Nathaniel Seymour Thomas (June 30, 1867 - April 1, 1937) was second bishop of the Episcopal Diocese of Wyoming, serving from 1909 to 1927.

==Early life and education==
Thomas was born on June 30, 1867, in Faribault, Minnesota, the son of the Reverend Elisha Smith Thomas, later Bishop of Kansas, and Georgine Mary Brown. He was educated in Minneapolis, and Saint Paul, before studying at the University of Minnesota and graduating with a Bachelor of Arts in 1890. He then became chair of English literature in St. John's Military School, where he remained until 1891. He pursued his theological studies first at the University of Cambridge in England, and then at the Kansas Theological School.

==Ordained ministry==
Thomas was ordained deacon on October 5, 1891, at Grace Cathedral, and priest on May 28, 1893, at Grace Church in Ottawa, Kansas, on both occasions by his father Elisha Smith Thomas.

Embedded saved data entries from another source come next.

==> run a <==
Design dualPortRAM, start of the top module:
module dualPortRAM(clk,rst,wr_en,rd_en,din,wr_add,rd_add,dout);
==> flow/config.mk <==
export PLATFORM = sky130hd
export DESIGN_NAME = dualPortRAM
export DESIGN_NICKNAME = dualPortRAM
export VERILOG_FILES = /design/flow/design.v
export SDC_FILE = /design/flow/constraint.sdc
export NUM_CORES = 4
export LEC_CHECK = 0
export ABC_AREA = 0
export CAP_MARGIN = 15
export CELL_PAD_IN_SITES_GLOBAL_PLACEMENT = 1
export CORE_MARGIN = 10
export CORE_UTILIZATION = 41
export CTS_CLUSTER_DIAMETER = 44
export CTS_CLUSTER_SIZE = 46
export GPL_ROUTABILITY_DRIVEN = 1
export GPL_TIMING_DRIVEN = 1
export MIN_ROUTING_LAYER = met2
export PLACE_DENSITY = 0.38
export SLEW_MARGIN = 20
==> flow/constraint.sdc <==
create_clock -name core_clock -period 6.25 [get_ports {clk}]
set_input_delay 1.2500 -clock core_clock [delete_from_list [all_inputs] [get_ports {clk}]]
set_output_delay 1.2500 -clock core_clock [all_outputs]
set_load 0.01 [all_outputs]
run.sh (not shown) runs the stock make flow with config.mk's settings and CLKGATE_MAP_FILE=.
==> run b (differences from run a) <==
CAP_MARGIN = 20   (was 15)
CELL_PAD_IN_SITES_GLOBAL_PLACEMENT = default   (was 1)
CORE_MARGIN = 2   (was 10)
CORE_UTILIZATION = 66   (was 41)
MIN_ROUTING_LAYER = default   (was met2)
PLACE_DENSITY = 0.65   (was 0.38)
SETUP_SLACK_MARGIN = -0.03   (was default)
==> flow/constraint.sdc (replaced) <==
create_clock -name core_clock -period 2.05 [get_ports {clk}]
set_input_delay 0.4100 -clock core_clock [delete_from_list [all_inputs] [get_ports {clk}]]
set_output_delay 0.4100 -clock core_clock [all_outputs]
set_load 0.01 [all_outputs]
==> run c (differences from run a) <==
CAP_MARGIN = 20   (was 15)
CELL_PAD_IN_SITES_GLOBAL_PLACEMENT = default   (was 1)
CORE_MARGIN = 2   (was 10)
CORE_UTILIZATION = 69   (was 41)
MIN_ROUTING_LAYER = default   (was met2)
PLACE_DENSITY = default   (was 0.38)
PLACE_DENSITY_LB_ADDON = 0.04   (was default)
SETUP_SLACK_MARGIN = 0.61   (was default)
==> flow/constraint.sdc (replaced) <==
create_clock -name core_clock -period 2.12 [get_ports {clk}]
set_input_delay 0.4240 -clock core_clock [delete_from_list [all_inputs] [get_ports {clk}]]
set_output_delay 0.4240 -clock core_clock [all_outputs]
set_load 0.01 [all_outputs]
==> summary of the runs <==
- Between run a and run b, the lower routed wire length is in run b (gap about 10%, measured against run b).
- Run b completed, yet does not pass: setup timing. Run c did not get past global routing (5_1_grt) on GRT-0116. Run a completed with no timing, DRC or antenna violations.
- Die area: run b is larger than run c (4.4%).
- Core utilization: run a is lower than run b (37 points).
- In run a the via count is higher than in run b, by about 16%.
- Worst setup slack: run a is better than run b (1.4 ns).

He served at Grace Church in Ottawa, Kansas, before becoming chaplain at College of the Sisters of Bethany in Topeka, Kansas. He also became professor of Pastoral Care at the Philadelphia Divinity School, while in 1894, he became rector of St Paul's Church in Leavenworth, Kansas. Between 1897 and 1899, he served as rector of St Matthew's Church in Wheeling, West Virginia, while between 1899 and 1909, he was rector of the Church of the Holy Apostles in Philadelphia.

==Bishop==
Thomas was elected Bishop of the Missionary District of Salina in April 1902, however he declined the election. He was once more elected bishop in September 1904, this time of the Episcopal Diocese of Kentucky, however, he once more declined the election. On February 27, 1909, Thomas was elected Missionary Bishop of Wyoming, a post which he accepted. He was consecrated on May 6, 1909, with Presiding Bishop Daniel S. Tuttle as principal consecrator. He resigned on June 1, 1927, and became chairman of the board of oversees at the Philadelphia Divinity School. Between 1928 and 1930, he also served as the Bishop in charge of the Convocation of American Churches in Europe. In 1928, he also became rector of the Church of Bethesda by the Sea in Palm Beach, Florida. He died in Palm Beach on April 1, 1937, 1937.